There is no rule that says that small types or enums should always be passed by value. There is plenty of code that passes int& parameters, because they rely on the semantics of passing by reference. Also, you should keep in mind that for any relatively small data type, you won't notice a difference in speed between passing by reference and by value.
That said, if you have a very large structure, you probably don't want to make lots of copies of it. This is where const references are handy. Do keep in mind though that const in C++ is not strictly enforced (even if it's considered bad practice, you can always const_cast it away).

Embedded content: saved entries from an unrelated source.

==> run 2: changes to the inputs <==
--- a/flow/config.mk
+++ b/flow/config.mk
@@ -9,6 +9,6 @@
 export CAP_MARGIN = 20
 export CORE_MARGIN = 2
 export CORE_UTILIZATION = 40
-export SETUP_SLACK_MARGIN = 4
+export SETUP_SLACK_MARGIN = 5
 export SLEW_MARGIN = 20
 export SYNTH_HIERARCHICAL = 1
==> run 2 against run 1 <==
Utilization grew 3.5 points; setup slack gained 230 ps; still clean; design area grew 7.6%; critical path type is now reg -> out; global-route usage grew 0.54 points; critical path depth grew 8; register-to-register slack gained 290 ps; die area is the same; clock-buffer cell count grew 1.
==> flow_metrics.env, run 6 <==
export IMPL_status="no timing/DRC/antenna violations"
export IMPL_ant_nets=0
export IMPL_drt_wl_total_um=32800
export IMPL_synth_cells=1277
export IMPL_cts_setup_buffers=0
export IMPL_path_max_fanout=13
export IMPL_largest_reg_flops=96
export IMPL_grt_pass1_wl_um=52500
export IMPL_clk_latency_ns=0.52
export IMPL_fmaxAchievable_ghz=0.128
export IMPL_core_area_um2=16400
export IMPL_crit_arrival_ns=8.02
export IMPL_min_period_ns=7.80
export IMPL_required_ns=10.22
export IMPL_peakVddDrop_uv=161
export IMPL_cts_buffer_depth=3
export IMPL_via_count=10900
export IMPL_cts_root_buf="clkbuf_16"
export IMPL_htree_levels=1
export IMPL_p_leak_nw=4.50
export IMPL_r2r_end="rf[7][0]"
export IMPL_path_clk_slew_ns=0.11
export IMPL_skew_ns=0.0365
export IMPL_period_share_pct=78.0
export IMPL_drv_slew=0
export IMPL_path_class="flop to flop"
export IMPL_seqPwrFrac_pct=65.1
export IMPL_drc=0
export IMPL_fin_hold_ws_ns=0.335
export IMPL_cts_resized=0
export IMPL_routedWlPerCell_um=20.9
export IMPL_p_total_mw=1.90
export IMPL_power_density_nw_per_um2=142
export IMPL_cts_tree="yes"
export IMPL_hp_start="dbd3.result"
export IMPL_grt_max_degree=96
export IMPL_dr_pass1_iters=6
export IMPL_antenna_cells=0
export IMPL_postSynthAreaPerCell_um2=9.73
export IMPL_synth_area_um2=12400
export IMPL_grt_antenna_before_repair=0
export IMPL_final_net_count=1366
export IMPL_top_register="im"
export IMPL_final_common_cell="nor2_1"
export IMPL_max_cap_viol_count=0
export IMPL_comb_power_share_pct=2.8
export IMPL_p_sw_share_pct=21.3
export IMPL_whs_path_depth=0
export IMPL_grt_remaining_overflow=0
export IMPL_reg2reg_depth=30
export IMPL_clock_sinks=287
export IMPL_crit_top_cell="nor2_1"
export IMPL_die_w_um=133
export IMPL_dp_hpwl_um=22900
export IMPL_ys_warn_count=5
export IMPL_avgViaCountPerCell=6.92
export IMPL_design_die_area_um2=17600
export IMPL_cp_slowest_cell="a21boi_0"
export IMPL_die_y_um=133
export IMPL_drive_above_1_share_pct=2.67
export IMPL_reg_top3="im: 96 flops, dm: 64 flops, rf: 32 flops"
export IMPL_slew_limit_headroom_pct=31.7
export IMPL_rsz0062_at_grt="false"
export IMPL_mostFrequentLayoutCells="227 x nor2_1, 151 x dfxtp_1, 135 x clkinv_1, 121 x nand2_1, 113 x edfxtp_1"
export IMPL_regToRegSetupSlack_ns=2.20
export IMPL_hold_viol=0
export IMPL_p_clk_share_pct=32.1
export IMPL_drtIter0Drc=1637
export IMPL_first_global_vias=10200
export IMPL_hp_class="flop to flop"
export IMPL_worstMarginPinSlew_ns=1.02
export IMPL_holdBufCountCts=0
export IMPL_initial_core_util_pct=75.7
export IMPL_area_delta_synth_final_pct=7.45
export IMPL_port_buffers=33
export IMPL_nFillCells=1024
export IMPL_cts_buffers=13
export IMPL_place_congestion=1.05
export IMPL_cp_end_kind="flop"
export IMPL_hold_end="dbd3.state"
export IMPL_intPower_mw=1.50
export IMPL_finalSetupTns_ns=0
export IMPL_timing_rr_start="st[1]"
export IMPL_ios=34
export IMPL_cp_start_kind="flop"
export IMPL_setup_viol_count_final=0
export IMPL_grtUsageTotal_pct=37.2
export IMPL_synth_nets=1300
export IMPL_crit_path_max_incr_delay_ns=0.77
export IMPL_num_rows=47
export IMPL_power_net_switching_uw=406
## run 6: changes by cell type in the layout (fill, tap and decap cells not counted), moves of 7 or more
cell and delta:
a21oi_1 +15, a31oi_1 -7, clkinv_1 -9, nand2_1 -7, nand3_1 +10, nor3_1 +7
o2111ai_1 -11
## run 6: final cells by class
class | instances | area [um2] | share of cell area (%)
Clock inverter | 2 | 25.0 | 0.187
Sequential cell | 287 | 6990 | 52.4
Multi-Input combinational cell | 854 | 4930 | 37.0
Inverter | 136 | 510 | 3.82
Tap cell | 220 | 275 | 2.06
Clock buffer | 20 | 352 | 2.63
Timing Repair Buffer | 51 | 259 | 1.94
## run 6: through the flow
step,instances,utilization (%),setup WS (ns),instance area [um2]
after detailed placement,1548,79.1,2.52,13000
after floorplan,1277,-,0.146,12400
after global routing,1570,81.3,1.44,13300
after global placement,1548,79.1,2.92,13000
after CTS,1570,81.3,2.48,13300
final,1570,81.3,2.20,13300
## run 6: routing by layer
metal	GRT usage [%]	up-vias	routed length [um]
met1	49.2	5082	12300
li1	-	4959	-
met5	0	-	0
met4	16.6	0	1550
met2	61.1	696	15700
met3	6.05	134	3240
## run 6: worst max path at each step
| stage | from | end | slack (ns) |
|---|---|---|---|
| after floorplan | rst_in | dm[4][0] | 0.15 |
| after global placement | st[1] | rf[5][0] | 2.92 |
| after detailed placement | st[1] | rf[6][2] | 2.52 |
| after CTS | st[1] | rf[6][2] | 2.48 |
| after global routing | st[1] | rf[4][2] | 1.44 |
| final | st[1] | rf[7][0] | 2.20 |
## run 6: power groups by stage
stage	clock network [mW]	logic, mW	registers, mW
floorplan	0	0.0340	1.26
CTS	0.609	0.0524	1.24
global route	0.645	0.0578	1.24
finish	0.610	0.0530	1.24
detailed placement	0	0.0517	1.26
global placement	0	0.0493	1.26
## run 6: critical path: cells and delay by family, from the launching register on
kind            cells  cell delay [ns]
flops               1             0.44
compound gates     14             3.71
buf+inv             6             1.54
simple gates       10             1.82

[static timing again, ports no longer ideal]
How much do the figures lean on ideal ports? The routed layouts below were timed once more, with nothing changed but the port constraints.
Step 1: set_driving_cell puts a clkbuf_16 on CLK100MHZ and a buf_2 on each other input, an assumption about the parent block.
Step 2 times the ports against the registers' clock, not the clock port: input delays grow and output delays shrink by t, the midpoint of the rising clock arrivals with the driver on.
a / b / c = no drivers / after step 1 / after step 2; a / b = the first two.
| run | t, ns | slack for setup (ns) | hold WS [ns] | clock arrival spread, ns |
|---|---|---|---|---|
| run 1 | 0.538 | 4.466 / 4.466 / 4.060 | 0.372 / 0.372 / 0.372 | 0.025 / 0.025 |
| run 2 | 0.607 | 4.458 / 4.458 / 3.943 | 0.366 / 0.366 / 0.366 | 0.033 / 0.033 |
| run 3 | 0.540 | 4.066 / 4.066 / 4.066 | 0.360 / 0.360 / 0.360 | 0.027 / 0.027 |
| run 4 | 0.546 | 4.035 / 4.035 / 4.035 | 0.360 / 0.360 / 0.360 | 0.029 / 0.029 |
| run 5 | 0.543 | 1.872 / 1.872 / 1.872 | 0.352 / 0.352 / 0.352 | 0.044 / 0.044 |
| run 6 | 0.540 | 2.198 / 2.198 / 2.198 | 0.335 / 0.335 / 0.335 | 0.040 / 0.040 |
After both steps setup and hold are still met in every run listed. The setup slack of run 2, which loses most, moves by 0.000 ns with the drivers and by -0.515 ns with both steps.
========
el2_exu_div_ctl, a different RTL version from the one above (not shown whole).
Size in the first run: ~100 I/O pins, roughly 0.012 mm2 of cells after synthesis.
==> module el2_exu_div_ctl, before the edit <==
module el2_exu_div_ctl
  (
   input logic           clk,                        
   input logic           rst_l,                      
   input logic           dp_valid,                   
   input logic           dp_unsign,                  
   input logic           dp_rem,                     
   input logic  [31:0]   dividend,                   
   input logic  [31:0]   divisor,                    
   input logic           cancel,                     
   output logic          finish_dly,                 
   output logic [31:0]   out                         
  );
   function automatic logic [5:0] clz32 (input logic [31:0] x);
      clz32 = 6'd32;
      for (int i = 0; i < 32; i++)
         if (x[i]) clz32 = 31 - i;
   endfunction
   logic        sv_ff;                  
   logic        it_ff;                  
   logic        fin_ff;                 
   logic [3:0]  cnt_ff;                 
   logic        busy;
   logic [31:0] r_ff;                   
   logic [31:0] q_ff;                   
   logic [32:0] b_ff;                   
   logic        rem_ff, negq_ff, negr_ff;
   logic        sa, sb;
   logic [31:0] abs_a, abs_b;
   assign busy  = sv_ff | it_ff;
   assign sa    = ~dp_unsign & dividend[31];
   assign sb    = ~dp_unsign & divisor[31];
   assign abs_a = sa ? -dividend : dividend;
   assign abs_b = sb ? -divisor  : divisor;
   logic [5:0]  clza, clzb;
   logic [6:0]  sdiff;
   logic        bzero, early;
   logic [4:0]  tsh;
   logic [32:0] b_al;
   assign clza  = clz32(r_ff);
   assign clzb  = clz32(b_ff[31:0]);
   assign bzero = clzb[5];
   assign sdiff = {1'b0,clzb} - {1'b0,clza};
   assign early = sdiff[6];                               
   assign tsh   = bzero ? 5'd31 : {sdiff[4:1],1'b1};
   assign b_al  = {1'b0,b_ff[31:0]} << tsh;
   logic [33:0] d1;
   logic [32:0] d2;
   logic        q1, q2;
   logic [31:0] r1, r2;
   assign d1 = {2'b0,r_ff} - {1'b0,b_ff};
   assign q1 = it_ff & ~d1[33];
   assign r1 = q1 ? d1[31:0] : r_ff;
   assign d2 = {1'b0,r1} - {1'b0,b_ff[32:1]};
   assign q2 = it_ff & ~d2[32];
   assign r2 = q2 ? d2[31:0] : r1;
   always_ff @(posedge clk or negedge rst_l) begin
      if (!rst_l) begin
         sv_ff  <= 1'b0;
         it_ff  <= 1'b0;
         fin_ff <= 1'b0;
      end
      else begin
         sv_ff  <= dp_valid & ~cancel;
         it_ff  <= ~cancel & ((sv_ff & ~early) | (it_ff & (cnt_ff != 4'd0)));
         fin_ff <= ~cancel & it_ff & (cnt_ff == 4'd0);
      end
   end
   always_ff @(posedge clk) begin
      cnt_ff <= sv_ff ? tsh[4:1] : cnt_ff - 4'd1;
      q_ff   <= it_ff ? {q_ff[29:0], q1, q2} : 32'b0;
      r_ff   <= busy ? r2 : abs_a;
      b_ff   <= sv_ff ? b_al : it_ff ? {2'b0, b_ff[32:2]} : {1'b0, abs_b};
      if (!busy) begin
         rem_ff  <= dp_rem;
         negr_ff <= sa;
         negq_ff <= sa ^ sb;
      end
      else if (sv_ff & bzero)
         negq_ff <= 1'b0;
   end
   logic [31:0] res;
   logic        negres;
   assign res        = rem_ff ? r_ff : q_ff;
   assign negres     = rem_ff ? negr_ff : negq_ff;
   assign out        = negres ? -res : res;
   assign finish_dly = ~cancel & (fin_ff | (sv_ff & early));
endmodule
Source: an optimization exercise on an open RTL-to-GDS flow (aim: small area and a short achievable clock period). Production flows keep margins and buffers that such runs may drop. The RTL was checked by simulation tests, not by an equivalence proof against the original design. Power figures rest on the tool's default switching activity, not on a simulated workload.

## red
==> flow/design.v (excerpt) <==
module sync_fifo #(
    parameter DWIDTH = 32,
    parameter AWIDTH = 5
) (
    input  wire              clk, rstn,
    input  wire              wren, rden,
    input  wire [DWIDTH-1:0] din,
    output wire [DWIDTH-1:0] dout,
    output wire              full,
    output wire              empty
);
For scale: about 1,800 cells after synthesis, roughly 1,100 flip-flops, ~70 I/O pins, roughly 37,000 sq um of cells after synthesis.
Settings: LEC_CHECK=0, CAP_MARGIN=20, CORE_MARGIN=2, CORE_UTILIZATION=50, CTS_CLUSTER_DIAMETER=100, CTS_CLUSTER_SIZE=25, SETUP_SLACK_MARGIN=1.95, SLEW_MARGIN=20, SYNTH_HIERARCHICAL=1, SYNTH_MINIMUM_KEEP_SIZE=0; clock period 4.0 ns.
run.sh (not shown) runs the stock make flow with config.mk's settings and CLKGATE_MAP_FILE= SYNTH_SCRIPT=/design/flow/synth_recipe.tcl, a recipe that flattens the netlist after the stock synthesis.
Here is what was changed in the inputs of blue compared with red.
-- flow/config.mk --
<<< red, line 13
export SETUP_SLACK_MARGIN = 1.95
>>> blue, line 13
export SETUP_SLACK_MARGIN = 1.8
Results
- Having completed the whole flow, blue delivered a layout that passed the timing, DRC and antenna checks.
- The final instance count without filler cells was comparable across blue and red.
- red reports its capturing element of the worst setup path as head[13] while blue reports head[16].
- Switching share of power: blue > red
- Compared with red, blue shows a lower combinational fraction of design power.
- A critical path startpoint of rptr[3] is what blue shows, while rptr[12] belongs to red.
- Compare blue and red | total number of cells along the worst setup path higher: red
- Side by side, share of final layout cell area taken by non-clock buffers turned out lower in blue than in red.
- [compare] base=red new=blue: setup slack grew by 0.0063 ns; count of buffers not belonging to the clock network in the layout fell 8; post-layout instance area went down 0.83%; number of clock-tree buffers in the layout fell 2.

---

sync_fifo, a different RTL version from the one above (not shown whole).
For scale: about 1100 flip-flops.
Settings: LEC_CHECK=0, CAP_MARGIN=20, CORE_MARGIN=2, CORE_UTILIZATION=60, CTS_CLUSTER_DIAMETER=100, CTS_CLUSTER_SIZE=25, PLACE_DENSITY=0.8, SETUP_SLACK_MARGIN=1.9, SLEW_MARGIN=20, SYNTH_HIERARCHICAL=1, SYNTH_MINIMUM_KEEP_SIZE=0; clock period 4.0 ns.
==> next run, changes <==
CORE_UTILIZATION = 50   (was 60)
PLACE_DENSITY = not set   (was 0.8)
Outcome: Wire length climbs by 0.85%. Worst hold slack got worse by 40 ps. Synthesized cell count is unchanged. Sequential share of layout area drops by 0.18 points. Critical path depth stays the same. Setup slack got worse by 62 ps. Design area climbs by 0.36%. Non-clock buffer count drops by 2.

---

The RTL this note starts from:
==> flow/design.v <==
module fifo_mem #(
    parameter int DWIDTH = 32,
    parameter int NROWS  = 31
) (   
    input  wire              clk,
    input  wire [NROWS-1:0]  wsel, rsel,
    input  wire [DWIDTH-1:0] wdata,
    output wire [DWIDTH-1:0] rdata
);  
    reg [DWIDTH-1:0] mem[NROWS];
    genvar i;
    generate
        for (i = 0; i < NROWS; i = i + 1) begin : g_row
            always @(posedge clk) begin
                if (wsel[i]) mem[i] <= wdata;
            end
        end
    endgenerate
    reg [DWIDTH-1:0] rd;
    always @(*) begin
        rd = '0;
        for (int k = 0; k < NROWS; k = k + 1) rd = rd | (mem[k] & {DWIDTH{rsel[k]}});
    end
    assign rdata = rd;
endmodule
module sync_fifo #(
    parameter DWIDTH = 32,
    parameter AWIDTH = 5
) (
    input  wire              clk, rstn,
    input  wire              wren, rden,
    input  wire [DWIDTH-1:0] din,
    output wire [DWIDTH-1:0] dout,
    output wire              full,
    output wire              empty
);   
    localparam DEPTH = 1 << AWIDTH;
    localparam NROWS = DEPTH - 1;
    localparam JW = DEPTH / 2;
    reg [AWIDTH:0]   cnt;         
    reg              empty_q;     
    reg              one_q;       
    reg              full_q;      
    reg [AWIDTH-1:0] wptr;        
    reg [JW-1:0]     rptr;        
    reg [DWIDTH-1:0] head;        
    assign empty = empty_q;
    assign full  = full_q;
    assign dout  = head;
    wire do_wr = wren & ~full_q;
    wire do_rd = rden & ~empty_q;
    wire load_din = empty_q | (one_q & rden);
    wire load_buf = rden & ~empty_q & ~one_q;
    wire hold = ~load_din & ~load_buf;
    wire wr_buf = do_wr & ~load_din;
    function automatic [AWIDTH-1:0] lfsr_next(input [AWIDTH-1:0] p);
        lfsr_next = {p[AWIDTH-2:0], p[4] ^ p[2]};
    endfunction
    function automatic [JW-1:0] john_next(input [JW-1:0] p);
        john_next = {p[JW-2:0], ~(p[JW-1] & p[JW-2])};
    endfunction
    reg [NROWS-1:0] wsel, rsel;
    always @(*) begin
        reg [AWIDTH-1:0] ws;
        ws = 1;
        for (int k = 0; k < NROWS; k = k + 1) begin
            wsel[k] = ~full_q & (wptr == ws);
            ws = lfsr_next(ws);
        end
        for (int k = 0; k < NROWS; k = k + 1) begin
            if (k == 0)
                rsel[k] = rptr[0] & ~rptr[1];
            else if (k < JW - 1)
                rsel[k] = rptr[k] & ~rptr[k+1];
            else if (k == JW - 1)
                rsel[k] = rptr[JW-1] & rptr[0];
            else
                rsel[k] = ~rptr[k-JW] & rptr[k-JW+1];
        end
    end
    wire [DWIDTH-1:0] buf_rdata;
    fifo_mem #(
        .DWIDTH(DWIDTH),
        .NROWS (NROWS)
    ) u_fifomem (
        .clk  (clk),
        .wsel (wsel),
        .rsel (rsel),
        .wdata(din),
        .rdata(buf_rdata)
    );
    always @(posedge clk) begin
        head <= (din & {DWIDTH{load_din}}) | (buf_rdata & {DWIDTH{load_buf}})
              | (head & {DWIDTH{hold}});
    end
    wire inc = do_wr & ~do_rd;
    wire dec = do_rd & ~do_wr;
    wire [AWIDTH:0] cnt_up = cnt + 1'b1;
    wire [AWIDTH:0] cnt_dn = cnt - 1'b1;
    always @(posedge clk or negedge rstn) begin
        if (~rstn) begin
            cnt     <= 0;
            empty_q <= 1'b1;
            one_q   <= 1'b0;
            full_q  <= 1'b0;
            wptr    <= 1;
            rptr    <= 1;
        end else begin
            if (inc) begin
                cnt     <= cnt_up;
                empty_q <= 1'b0;
                one_q   <= empty_q;
                full_q  <= cnt == DEPTH - 1;
            end else if (dec) begin
                cnt     <= cnt_dn;
                empty_q <= one_q;
                one_q   <= cnt == 2;
                full_q  <= 1'b0;
            end
            if (wr_buf) wptr <= lfsr_next(wptr);
            if (load_buf) rptr <= john_next(rptr);
        end
    end
endmodule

There is no reason to pass a const int& over an int, although there is a reason to pass a const ClassWithManyMembers& over a ClassWithManyMembers.
All of the structs that you listed I would say are fine to pass by value if you are intending them to be treated as values. Consider that if you call a function that takes one parameter of type struct Rectangle{int x, y, w, h}, this is the same as passing those 4 parameters independently, which is really not a big deal. Generally you should be more worried about the work that the copy constructor has to do - for example, passing a vector by value is probably not such a good idea, because it will have to dynamically allocate memory and iterate through a list whose size you don't know, and invoke many more copy constructors.
While you should keep all this in mind, a good general rule is: if you want refence semantics, pass by refence. Otherwise, pass intrinsics by value, and other things by const reference.
Also, C++11 introduced r-value references which complicate things even further. But that's a different topic.
These are the rules that I use:
for native types:
by value when they are input arguments
by non-const reference when they are mandatory output arguments
for structs or classes:
by const reference when they are input arguments
by non-const reference when they are output arguments
for arrays:
by const pointer when they are input arguments (const applies to the data, not the pointer here, i.e. const TYPE *)
by pointer when they are output arguments (const applies to the data, not the pointer)
I've found that there are very few times that require making an exception to the above rules. The one exception that comes to mind is for a struct or class argument that is optional, in which case a reference would not work. In that case I use a const pointer (input) or a non-const pointer (output), so that you can also pass 0.
If you want a copy, then pass by value. If you want to change it and you want those changes to be seen outside the function, then pass by reference. If you want speed and don't want to change it, pass by const reference.

what functions are called when passing value to function

In C++, if an object of a class is passed as a parameter into a function, the copy constructor of the class will be called.
I was wondering if the object is of nonclass type, what function will be called?
Similarly in C, what function is called when passing values or address of variables into a function?
Thanks and regards!
No function will be called; the bytes composing the object will simply be copied to the correct place for the callee (be that a location in memory or a register).
The copy constructor is only called if the object is being passed by value (and is a non-POD type). This is one of the reasons that it is common practice to pass objects by reference and const reference should you not wish the object to be changed by the function.
No function is called.
Since non-object types don't have methods, they are simply copied onto the stack to be used as-is by your function.
It depends on the implementation, but in some cases you may incur a function call if you are passing a floating-point value into a function expecting a value of integral type. (This is an implementation detail rather than part of the language, it's true, but it's no less worth taking account of because of that. And such conversions are often slow in any event, function call required or not.)